A 100 percent resolution was proposed for a smoke and tobacco free Cerritos College campus, prohibiting cigarettes, cigars, and nicotine products such as vapes that are not regulated by the FDA, has for a healthier learning environment.
If the resolution passes, students, faculty, staff, etc. will not be able to smoke on campus property, in both indoor and outdoor areas, including parking lots.
The resolution would not include designated smoking areas.
Henry Rios, alcohol and other drugs prevention manager for Norwalk and Hawaiian Gardens, believes designated smoking areas are more disadvantageous,increasing rates of smoking and students relocating to spaces outside of the circle.
According to the California College and University Smoke/Tobacco-Free Policy 2018 Report Card, Cerritos College scored 35 percent, which is mainly due to lack of signage and implemented policies, Rios explained.
Hillary Mennella, from Cerritos College’s student health services, and Rios said they were awarded an almost $70,000 grant in September 2018 and want to use it for a “meaningful, thoughtful campaign” that is educational and changes social norms.
Rios and Mennella emphasized that a student task force would be responsible for dealing with smokers on campus, not law enforcement.
“It’s not like if campus police is trying to track you down and [when] they find you with a cigarette, they’re going to go and tackle you or something.
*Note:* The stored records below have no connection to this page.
<file path="src/design/rv_pkg.sv">
/*
 * Shared types and constants for the four-stage RV32I core.
 * Word accesses only, and the memory map assumes 32-bit aligned addresses.
 */
`default_nettype none

package rv_pkg;

	// Datapath and memory sizes
	localparam int XLEN      = 32;
	localparam int RAM_WORDS = 128;
	localparam int ROM_WORDS = 64;
	localparam int RAM_AW    = $clog2(RAM_WORDS);
	localparam int ROM_AW    = $clog2(ROM_WORDS);

	// Memory map
	localparam logic [XLEN-1:0] RAM_BASE       = 32'h1001_0000;
	localparam logic [XLEN-1:0] UART_DATA_ADDR = 32'h1001_0400;
	localparam logic [XLEN-1:0] UART_STAT_ADDR = 32'h1001_0404;

	// UART bit length in clocks
	localparam int CLKS_PER_BIT = 4;
	localparam int BAUD_CW      = $clog2(CLKS_PER_BIT);

	// addi x0, x0, 0
	localparam logic [XLEN-1:0] NOP_INSTR = 32'h0000_0013;

	// Major opcodes
	localparam logic [6:0] OP_R      = 7'b0110011;
	localparam logic [6:0] OP_IMM    = 7'b0010011;
	localparam logic [6:0] OP_LUI    = 7'b0110111;
	localparam logic [6:0] OP_LOAD   = 7'b0000011;
	localparam logic [6:0] OP_STORE  = 7'b0100011;
	localparam logic [6:0] OP_BRANCH = 7'b1100011;
	localparam logic [6:0] OP_JAL    = 7'b1101111;
	localparam logic [6:0] OP_JALR   = 7'b1100111;

	typedef enum logic [2:0] {
		ALU_ADD, ALU_SUB, ALU_AND, ALU_OR, ALU_XOR, ALU_SLT, ALU_PASS_B
	} alu_op_t;

	// Writeback source, same order as the four-input mux
	typedef enum logic [1:0] {WB_ALU, WB_MEM, WB_PC4, WB_IMM} wb_sel_t;

	typedef struct packed {
		logic [XLEN-1:0] pc;
		logic [XLEN-1:0] instr;
	} if_id_t;

	typedef struct packed {
		logic    alu_src_a; // 1 selects pc
		logic    alu_src_b; // 1 selects imm
		alu_op_t alu_op;
		logic    branch;
		logic    bne;
		logic    jump;
		logic    jalr;
		logic    mem_read;
		logic    mem_write;
		logic    reg_write;
		wb_sel_t wb_sel;
	} ctrl_t;

	localparam ctrl_t CTRL_NOP = '{alu_src_a: 1'b0, alu_src_b: 1'b0, alu_op: ALU_PASS_B,
		branch: 1'b0, bne: 1'b0, jump: 1'b0, jalr: 1'b0, mem_read: 1'b0,
		mem_write: 1'b0, reg_write: 1'b0, wb_sel: WB_ALU};

	typedef struct packed {
		logic [XLEN-1:0] pc;
		logic [XLEN-1:0] rs1_val;
		logic [XLEN-1:0] rs2_val;
		logic [XLEN-1:0] imm;
		logic [4:0]      rd;
		ctrl_t           ctrl;
	} id_ex_t;

	typedef struct packed {
		logic [XLEN-1:0] alu_result;
		logic [XLEN-1:0] store_data;
		logic [XLEN-1:0] pc_plus_4;
		logic [XLEN-1:0] imm;
		logic [4:0]      rd;
		logic            mem_read;
		logic            mem_write;
		logic            reg_write;
		wb_sel_t         wb_sel;
	} ex_mem_t;

	// Wishbone master request and slave response
	typedef struct packed {
		logic            cyc;
		logic            stb;
		logic            we;
		logic [XLEN-1:0] adr;
		logic [XLEN-1:0] dat;
	} wb_req_t;

	typedef struct packed {
		logic            ack;
		logic [XLEN-1:0] dat;
	} wb_rsp_t;

	typedef struct packed {
		logic            en;
		logic [4:0]      rd;
		logic [XLEN-1:0] data;
	} reg_wr_t;

endpackage

`default_nettype wire

</file>
<file path="src/design/rv_mem_stage.sv">
/*
 * Memory and writeback stage. Wishbone classic master, one access at a time.
 * The pipeline stalls from the start of an access until the cycle of its ack.
 */
`default_nettype none

module rv_mem_stage (
	input  wire                     i_clk,
	input  wire                     i_reset,
	input  wire  rv_pkg::ex_mem_t   i_ex_mem,
	input  wire  rv_pkg::wb_rsp_t   i_wb_rsp,
	output rv_pkg::wb_req_t         o_wb_req,
	output logic                    o_stall,
	output rv_pkg::reg_wr_t         o_reg_wr
);

	typedef enum logic {MS_IDLE, MS_WAIT} ms_state_t;

	ms_state_t state;
	logic      mem_access;
	logic      done;

	assign mem_access = i_ex_mem.mem_read | i_ex_mem.mem_write;
	assign done       = (state == MS_WAIT) && i_wb_rsp.ack;
	assign o_stall    = mem_access && !done;

	// Request is raised from idle and held until ack
	always_ff @(posedge i_clk) begin
		if (i_reset) begin
			state        <= MS_IDLE;
			o_wb_req.cyc <= 1'b0;
			o_wb_req.stb <= 1'b0;
		end else begin
			case (state)
				MS_IDLE: begin
					if (mem_access) begin
						o_wb_req.cyc <= 1'b1;
						o_wb_req.stb <= 1'b1;
						o_wb_req.we  <= i_ex_mem.mem_write;
						o_wb_req.adr <= i_ex_mem.alu_result;
						o_wb_req.dat <= i_ex_mem.store_data;
						state        <= MS_WAIT;
					end
				end
				MS_WAIT: begin
					// Drop the cycle after ack
					if (i_wb_rsp.ack) begin
						o_wb_req.cyc <= 1'b0;
						o_wb_req.stb <= 1'b0;
						state        <= MS_IDLE;
					end
				end
				default: state <= MS_IDLE;
			endcase
		end
	end

	// Writeback once, in the last cycle of the instruction
	always_comb begin
		o_reg_wr.en = i_ex_mem.reg_write && !o_stall;
		o_reg_wr.rd = i_ex_mem.rd;
		case (i_ex_mem.wb_sel)
			rv_pkg::WB_MEM: o_reg_wr.data = i_wb_rsp.dat;
			rv_pkg::WB_PC4: o_reg_wr.data = i_ex_mem.pc_plus_4;
			rv_pkg::WB_IMM: o_reg_wr.data = i_ex_mem.imm;
			default:        o_reg_wr.data = i_ex_mem.alu_result;
		endcase
	end

endmodule

`default_nettype wire

</file>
It’s more along the lines of everyone working together, like the student body itself.
“They’re going to people and seeing if they’re smoking in a certain area, asking them if they need resources, if they’re trying to quit, how they feel about it,” Rios said.
Heather Johnson, Associated Students of Cerritos College senator, worries about student smokers feeling unwelcome on campus without designated smoking areas, while being aware of the health risks of smoking.
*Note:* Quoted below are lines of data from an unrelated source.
==> config.mk <==
export PLATFORM = sky130hd
export DESIGN_NAME = io_bridge_top
export DESIGN_NICKNAME = d
export VERILOG_FILES = /design/src/common/io_bridge_pkg.sv /design/src/hw/io_cmd_fifo.sv /design/src/io_decoder/io_decoder.sv /design/src/io_decoder/io_link_tx.sv /design/src/hw/io_bridge_top.sv
export VERILOG_INCLUDE_DIRS = /design/src /design/src/common
export SDC_FILE = /design/constraint.sdc
export NUM_CORES = 1
export LEC_CHECK = 0
export BUFFER_PORTS_ARGS = -buffer_cell sky130_fd_sc_hd__clkbuf_2
export CAP_MARGIN = 25
export CORE_UTILIZATION = 60
export CTS_CLUSTER_SIZE = 28
export DETAILED_ROUTE_END_ITERATION = 8
export GPL_TIMING_DRIVEN = 0
export PLACE_DENSITY = 0.79
export SKIP_LAST_GASP = 1
export SYNTH_ARGS = -nofsm -noshare
export SYNTH_HDL_FRONTEND = slang
export SYNTH_HIERARCHICAL = 1
export SYNTH_SLANG_ARGS = --single-unit
==> constraint.sdc <==
create_clock -name clk_i -period 4.9 [get_ports clk_i]
set_clock_uncertainty 0.15 [all_clocks]
set_input_delay 0.735 -clock clk_i [delete_from_list [all_inputs] [get_ports clk_i]]
set_output_delay 0.735 -clock clk_i [all_outputs]
set_load 0.005 [all_outputs]
==> src/common/io_bridge_defines.svh <==
`ifndef IO_BRIDGE_DEFINES_SVH
`define IO_BRIDGE_DEFINES_SVH

// Physical address width of a command
`define IO_ADDR_WIDTH 40

// Data width carried by a command
`define IO_DATA_WIDTH 64

// Width of one packed word on the off-chip link
`define IO_LINK_WORD_WIDTH 32

// Requester id width
`define IO_LCE_ID_WIDTH 4

// Default number of entries in the command FIFO
`define IO_CMD_FIFO_DEPTH 4

`endif

==> src/common/io_bridge_pkg.sv <==
`include "io_bridge_defines.svh"

package io_bridge_pkg;

	// Memory message types seen on the command interface
	typedef enum logic [2:0] {
		e_io_uc_rd = 3'b000,
		e_io_uc_wr = 3'b001,
		e_io_rd    = 3'b010,
		e_io_wr    = 3'b011,
		e_io_pre   = 3'b100
	} io_msg_type_e;

	typedef logic [`IO_ADDR_WIDTH-1:0] io_addr_t;

	typedef logic [`IO_DATA_WIDTH-1:0] io_data_t;

	// Encoded access size
	typedef logic [2:0] io_size_t;

	typedef logic [`IO_LCE_ID_WIDTH-1:0] io_lce_id_t;

	// One word as it is sent over the link
	typedef logic [`IO_LINK_WORD_WIDTH-1:0] io_link_word_t;

	typedef logic [7:0] io_link_byte_t;

	// Command header, 50 bits
	typedef struct packed {
		io_msg_type_e msg_type;
		io_size_t     size;
		io_lce_id_t   lce_id;
		io_addr_t     addr;
	} io_cmd_header_s;

	// Full command, 114 bits
	typedef struct packed {
		io_cmd_header_s header;
		io_data_t       data;
	} io_cmd_s;

	// Response mirrors the command layout
	typedef struct packed {
		io_cmd_header_s header;
		io_data_t       data;
	} io_resp_s;

endpackage

==> src/hw/io_cmd_fifo.sv <==
module io_cmd_fifo
	import io_bridge_pkg::*;
	#(parameter depth_p = 2)
	( input                 clk_i
	, input                 reset_i

	, input  io_cmd_s       cmd_i
	, input                 v_i
	, output logic          ready_o

	, output io_cmd_s       cmd_o
	, output logic          v_o
	, input                 yumi_i
	);

	localparam ptr_width_lp = (depth_p > 1) ? $clog2(depth_p) : 1;
	localparam count_width_lp = $clog2(depth_p + 1);

	io_cmd_s mem_r [depth_p];

	logic [ptr_width_lp-1:0] wr_ptr_r;
	logic [ptr_width_lp-1:0] rd_ptr_r;
	logic [count_width_lp-1:0] count_r;

	logic wr_en;
	logic rd_en;

	assign ready_o = (count_r != count_width_lp'(depth_p));
	assign v_o     = (count_r != '0);
	assign cmd_o   = mem_r[rd_ptr_r];

	assign wr_en = v_i & ready_o;
	assign rd_en = yumi_i;

	// Storage array
	always_ff @(posedge clk_i) begin
		if (wr_en) begin
			mem_r[wr_ptr_r] <= cmd_i;
		end
	end

	// Pointers wrap at depth_p
	always_ff @(posedge clk_i) begin
		if (reset_i) begin
			wr_ptr_r <= '0;
			rd_ptr_r <= '0;
		end else begin
			if (wr_en) begin
				if (wr_ptr_r == ptr_width_lp'(depth_p - 1))
					wr_ptr_r <= '0;
				else
					wr_ptr_r <= wr_ptr_r + 1'b1;
			end
			if (rd_en) begin
				if (rd_ptr_r == ptr_width_lp'(depth_p - 1))
					rd_ptr_r <= '0;
				else
					rd_ptr_r <= rd_ptr_r + 1'b1;
			end
		end
	end

	// Occupancy, unchanged on simultaneous push and pop
	always_ff @(posedge clk_i) begin
		if (reset_i) begin
			count_r <= '0;
		end else if (wr_en & ~rd_en) begin
			count_r <= count_r + 1'b1;
		end else if (rd_en & ~wr_en) begin
			count_r <= count_r - 1'b1;
		end
	end

endmodule

==> src/io_decoder/io_decoder.sv <==
module io_decoder
	import io_bridge_pkg::*;
	( input                   clk_i
	, input                   reset_i

	, input  io_cmd_s         io_cmd_i
	, input                   io_cmd_v_i
	, output logic            io_cmd_ready_and_o

	, output io_resp_s        io_resp_o
	, output logic            io_resp_v_o
	, input                   io_resp_yumi_i

	, output io_link_word_t   data_o
	, output logic            v_o
	, input                   ready_i
	);

	io_cmd_header_s header_r;
	logic           resp_v_r;

	logic is_uc_wr;
	logic is_uc_rd;
	logic word_accept;

	// Classify the command at the head
	assign is_uc_wr = (io_cmd_i.header.msg_type == e_io_uc_wr);
	assign is_uc_rd = (io_cmd_i.header.msg_type == e_io_uc_rd);

	// Hold off while a response is still waiting
	assign io_cmd_ready_and_o = ready_i & ~resp_v_r;

	assign v_o = io_cmd_v_i & (is_uc_wr | is_uc_rd) & io_cmd_ready_and_o;

	assign word_accept = v_o & ready_i;

	// Write flag, low address bits, low data bits
	assign data_o = {is_uc_wr, io_cmd_i.header.addr[15:0], io_cmd_i.data[14:0]};

	// Header is captured only with a sent word
	always_ff @(posedge clk_i) begin
		if (word_accept) begin
			header_r <= io_cmd_i.header;
		end
	end

	// Response valid, set by a sent word and cleared by yumi
	always_ff @(posedge clk_i) begin
		if (reset_i) begin
			resp_v_r <= 1'b0;
		end else if (word_accept) begin
			resp_v_r <= 1'b1;
		end else if (io_resp_yumi_i) begin
			resp_v_r <= 1'b0;
		end
	end

	assign io_resp_v_o = resp_v_r;

	// No read data comes back from the link
	assign io_resp_o = '{header: header_r, data: '0};

endmodule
“It’s in our face everyday, we see it all the time, it’s on commercials, it’s on posters, it’s everywhere we go. We know the truth. We know that this is wrong, we know that this doesn’t work for us, yet there is still people who smoke,” Johnson said, “So what resources would we have that are available… besides ‘quit smoking?’”
She pointed out that nicotine gum and patches do not work for all students.
As a self-described poor African American, Johnson wants to know how these resources will help students like her.
Mennella acknowledged that there are less resources for those students, in general, within communities.
Rios said that students would not be out to get each other, but work together to help student smokers.
Rios and Mennella’s grant expires in 2021 and the two look forward to town hall meetings where people can discuss the topic, a task force consisting of students and faculty, training for student ambassadors and a campaign slogan.